> _SUPPLIED RECORDS_
....

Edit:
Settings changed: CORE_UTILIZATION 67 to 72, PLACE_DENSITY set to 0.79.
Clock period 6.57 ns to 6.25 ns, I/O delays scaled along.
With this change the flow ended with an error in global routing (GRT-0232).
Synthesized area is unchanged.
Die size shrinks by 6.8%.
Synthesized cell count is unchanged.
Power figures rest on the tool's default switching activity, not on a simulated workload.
== xenon ==
## ALU
module ALU #(parameter w = 8) (
    clk, rst, CE, IN_valid, MODE, CMD, OPA, OPB, Cin,
    ERR, RES, OF, COUT, G, L, E);
    input clk;
    input rst;
    input CE;
    input [1:0] IN_valid;
    input MODE;
    input [3:0] CMD;
    input [w-1:0] OPA;
    input [w-1:0] OPB;
    input Cin;
    output reg ERR;
    output reg OF;
    output reg COUT;
    output reg G;
    output reg L;
    output reg E;
    output reg [2*w:0] RES;
reg [1:0] IN_valid_t;
reg [3:0] CMD_t;
reg MODE_t, Cin_t;
reg [w-1:0] OPA_t, OPB_t;
reg ERR_t, OF_t, COUT_t, G_t, L_t, E_t;
reg [2*w:0] RES_t, RES_m;
reg signed [w-1:0] sOPA, sOPB;
reg signed [2*w:0] sRES;
reg [$clog2(w)-1:0] shift_amount;
always @(posedge clk or posedge rst) begin  
    if(rst) begin
        OPA_t <= 0;
        OPB_t <= 0;
        Cin_t <= 0;
        IN_valid_t <= 0;
        MODE_t <= 0;
        CMD_t <= 0; end
     else if(CE) begin
        OPA_t <= OPA;
        OPB_t <= OPB;
        Cin_t <= Cin;
        IN_valid_t <= IN_valid;
        MODE_t <= MODE;
        CMD_t <= CMD; end   
end
always @(*) begin
    ERR_t = 0;    
    sOPA = 0;
    sOPB = 0;
    sRES = 0;
    shift_amount = 0;
    OF_t = 0;
    COUT_t = 0;
    G_t = 0;
    L_t = 0;
    E_t = 0;
    RES_t = 0;
    if(MODE_t) begin
        case(CMD_t)
            4'b0000: begin 
                        if(IN_valid_t == 2'b11) begin
                            RES_t = OPA_t + OPB_t;
                            COUT_t = RES_t[w]; end
                        else ERR_t = 1; end
            4'b0001: begin 
  ...
export LEC_CHECK = 0
export CAP_MARGIN = 20
export CORE_ASPECT_RATIO = 1.45
export CORE_MARGIN = 2
export CORE_UTILIZATION = 38
export GPL_ROUTABILITY_DRIVEN = 0
export GPL_TIMING_DRIVEN = 1
export HOLD_SLACK_MARGIN = 0.07
export MAX_ROUTING_LAYER = met4
export SLEW_MARGIN = 10
export TNS_END_PERCENT = 10
create_clock -name core_clock -period 5.06 [get_ports {clk}]
run.sh (not shown) runs the stock make flow with config.mk's settings and CLKGATE_MAP_FILE=.
Layout checks on xenon: not met. Flow itself completed; violations: negative setup slack.
Edits applied to the flow inputs when going from xenon to quartz:
Settings: clearing GPL_TIMING_DRIVEN, which used to be 1; clearing CORE_ASPECT_RATIO, which used to be 1.45; clearing GPL_ROUTABILITY_DRIVEN, which used to be 0; clearing HOLD_SLACK_MARGIN, which used to be 0.07; swapping 38 for 39 in CORE_UTILIZATION; swapping 10 for 20 in SLEW_MARGIN; clearing TNS_END_PERCENT, which used to be 10; clearing MAX_ROUTING_LAYER, which used to be met4; swapping 5.06 for 5.79 in the clock period (ns, I/O delays scaled along).
Notes after the runs:
quartz completed every stage of the flow, and the final layout passed the timing, design-rule and antenna checks. Summary of the comparison: number of buffers inserted by post-CTS setup repair is lower in quartz, relative to xenon. Transition time of the tightest slew-check pin in quartz vs xenon: up 0.073 ns. Delta (quartz minus xenon): met2 layer usage reported by global route lower; critical path depth decreased by about 5% relative to the old numbers; cell area saw a decrease; total wirelength of the detailed-routed design fell about 3.4%.
The inputs of fjord differ from those of quartz as listed below.
Settings: swapping 39 for 58 in CORE_UTILIZATION; swapping 5.79 for 4.1 in the clock period (ns, I/O delays scaled along).
[summary]
- | fjord | all stages done | FAIL | negative setup slack |
- quartz has completed all stages; timing, DRC and antenna checks passed.
- Number of buffers and inverters on the critical path (higher): quartz
- Row achievable frequency: fjord higher / quartz lower
- Violation count after the first detailed-route iteration for fjord: about 50% up relative to quartz
Inputs modified between fjord and ember:
Settings: putting SETUP_SLACK_MARGIN at 0.87 where nothing was set; putting PLACE_DENSITY at 0.42 where nothing was set; putting ABC_AREA at 1 where nothing was set; putting CTS_CLUSTER_DIAMETER at 370 where nothing was set; swapping 58 for 72 in CORE_UTILIZATION; swapping 4.1 for 2.96 in the clock period (ns, I/O delays scaled along).
Results
Summary of ember over fjord: full die area moved down, core area moved down, synthesized area moved up, number of placement rows moved down, sequential area share after synthesis moved down. ember never completed, since it errored out during clock tree synthesis (4_1_cts).
Relative to ember, the following input files were edited for willow:
Settings: CTS_CLUSTER_SIZE now 10, previously not set; TNS_END_PERCENT now 5, previously not set.
## What came out
FAIL for each of willow and ember. For willow, the flow was terminated by a tool error in global routing (5_1_grt) and produced no final design. FAIL ember @ clock tree synthesis (4_1_cts): tool exited with error. Going from ember to willow, horizontal die dimension comparable; count of cell types in the netlist comparable; placed cell area now smaller. Per the comparison of willow with ember, number of enable flip-flop cells comparable; cell area after synthesis comparable; number of placed instances, taps included now smaller; routability congestion estimate now smaller. Comparing ember against willow, there is no change at all in post-synthesis cell count. Worst setup slack after placement on willow is ahead of ember. Top-level I/O count: willow vs ember identical.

....

> _TASK OBJECTIVE_
Return all data verbatim.

> _ANSWER BELOW_
Edit:
Settings changed: CORE_UTILIZATION 67 to 72, PLACE_DENSITY set to 0.79.
Clock period 6.57 ns to 6.25 ns, I/O delays scaled along.
With this change the flow ended with an error in global routing (GRT-0232).
Synthesized area is unchanged.
Die size shrinks by 6.8%.
Synthesized cell count is unchanged.
Power figures rest on the tool's default switching activity, not on a simulated workload.
== xenon ==
## ALU
module ALU #(parameter w = 8) (
    clk, rst, CE, IN_valid, MODE, CMD, OPA, OPB, Cin,
    ERR, RES, OF, COUT, G, L, E);
    input clk;
    input rst;
    input CE;
    input [1:0] IN_valid;
    input MODE;
    input [3:0] CMD;
    input [w-1:0] OPA;
    input [w-1:0] OPB;
    input Cin;
    output reg ERR;
    output reg OF;
    output reg COUT;
    output reg G;
    output reg L;
    output reg E;
    output reg [2*w:0] RES;
reg [1:0] IN_valid_t;
reg [3:0] CMD_t;
reg MODE_t, Cin_t;
reg [w-1:0] OPA_t, OPB_t;
reg ERR_t, OF_t, COUT_t, G_t, L_t, E_t;
reg [2*w:0] RES_t, RES_m;
reg signed [w-1:0] sOPA, sOPB;
reg signed [2*w:0] sRES;
reg [$clog2(w)-1:0] shift_amount;
always @(posedge clk or posedge rst) begin  
    if(rst) begin
        OPA_t <= 0;
        OPB_t <= 0;
        Cin_t <= 0;
        IN_valid_t <= 0;
        MODE_t <= 0;
        CMD_t <= 0; end
     else if(CE) begin
        OPA_t <= OPA;
        OPB_t <= OPB;
        Cin_t <= Cin;
        IN_valid_t <= IN_valid;
        MODE_t <= MODE;
        CMD_t <= CMD; end   
end
always @(*) begin
    ERR_t = 0;    
    sOPA = 0;
    sOPB = 0;
    sRES = 0;
    shift_amount = 0;
    OF_t = 0;
    COUT_t = 0;
    G_t = 0;
    L_t = 0;
    E_t = 0;
    RES_t = 0;
    if(MODE_t) begin
        case(CMD_t)
            4'b0000: begin 
                        if(IN_valid_t == 2'b11) begin
                            RES_t = OPA_t + OPB_t;
                            COUT_t = RES_t[w]; end
                        else ERR_t = 1; end
            4'b0001: begin 
  ...
export LEC_CHECK = 0
export CAP_MARGIN = 20
export CORE_ASPECT_RATIO = 1.45
export CORE_MARGIN = 2
export CORE_UTILIZATION = 38
export GPL_ROUTABILITY_DRIVEN = 0
export GPL_TIMING_DRIVEN = 1
export HOLD_SLACK_MARGIN = 0.07
export MAX_ROUTING_LAYER = met4
export SLEW_MARGIN = 10
export TNS_END_PERCENT = 10
create_clock -name core_clock -period 5.06 [get_ports {clk}]
run.sh (not shown) runs the stock make flow with config.mk's settings and CLKGATE_MAP_FILE=.
Layout checks on xenon: not met. Flow itself completed; violations: negative setup slack.
Edits applied to the flow inputs when going from xenon to quartz:
Settings: clearing GPL_TIMING_DRIVEN, which used to be 1; clearing CORE_ASPECT_RATIO, which used to be 1.45; clearing GPL_ROUTABILITY_DRIVEN, which used to be 0; clearing HOLD_SLACK_MARGIN, which used to be 0.07; swapping 38 for 39 in CORE_UTILIZATION; swapping 10 for 20 in SLEW_MARGIN; clearing TNS_END_PERCENT, which used to be 10; clearing MAX_ROUTING_LAYER, which used to be met4; swapping 5.06 for 5.79 in the clock period (ns, I/O delays scaled along).
Notes after the runs:
quartz completed every stage of the flow, and the final layout passed the timing, design-rule and antenna checks. Summary of the comparison: number of buffers inserted by post-CTS setup repair is lower in quartz, relative to xenon. Transition time of the tightest slew-check pin in quartz vs xenon: up 0.073 ns. Delta (quartz minus xenon): met2 layer usage reported by global route lower; critical path depth decreased by about 5% relative to the old numbers; cell area saw a decrease; total wirelength of the detailed-routed design fell about 3.4%.
The inputs of fjord differ from those of quartz as listed below.
Settings: swapping 39 for 58 in CORE_UTILIZATION; swapping 5.79 for 4.1 in the clock period (ns, I/O delays scaled along).
[summary]
- | fjord | all stages done | FAIL | negative setup slack |
- quartz has completed all stages; timing, DRC and antenna checks passed.
- Number of buffers and inverters on the critical path (higher): quartz
- Row achievable frequency: fjord higher / quartz lower
- Violation count after the first detailed-route iteration for fjord: about 50% up relative to quartz
Inputs modified between fjord and ember:
Settings: putting SETUP_SLACK_MARGIN at 0.87 where nothing was set; putting PLACE_DENSITY at 0.42 where nothing was set; putting ABC_AREA at 1 where nothing was set; putting CTS_CLUSTER_DIAMETER at 370 where nothing was set; swapping 58 for 72 in CORE_UTILIZATION; swapping 4.1 for 2.96 in the clock period (ns, I/O delays scaled along).
Results
Summary of ember over fjord: full die area moved down, core area moved down, synthesized area moved up, number of placement rows moved down, sequential area share after synthesis moved down. ember never completed, since it errored out during clock tree synthesis (4_1_cts).
Relative to ember, the following input files were edited for willow:
Settings: CTS_CLUSTER_SIZE now 10, previously not set; TNS_END_PERCENT now 5, previously not set.
## What came out
FAIL for each of willow and ember. For willow, the flow was terminated by a tool error in global routing (5_1_grt) and produced no final design. FAIL ember @ clock tree synthesis (4_1_cts): tool exited with error. Going from ember to willow, horizontal die dimension comparable; count of cell types in the netlist comparable; placed cell area now smaller. Per the comparison of willow with ember, number of enable flip-flop cells comparable; cell area after synthesis comparable; number of placed instances, taps included now smaller; routability congestion estimate now smaller. Comparing ember against willow, there is no change at all in post-synthesis cell count. Worst setup slack after placement on willow is ahead of ember. Top-level I/O count: willow vs ember identical.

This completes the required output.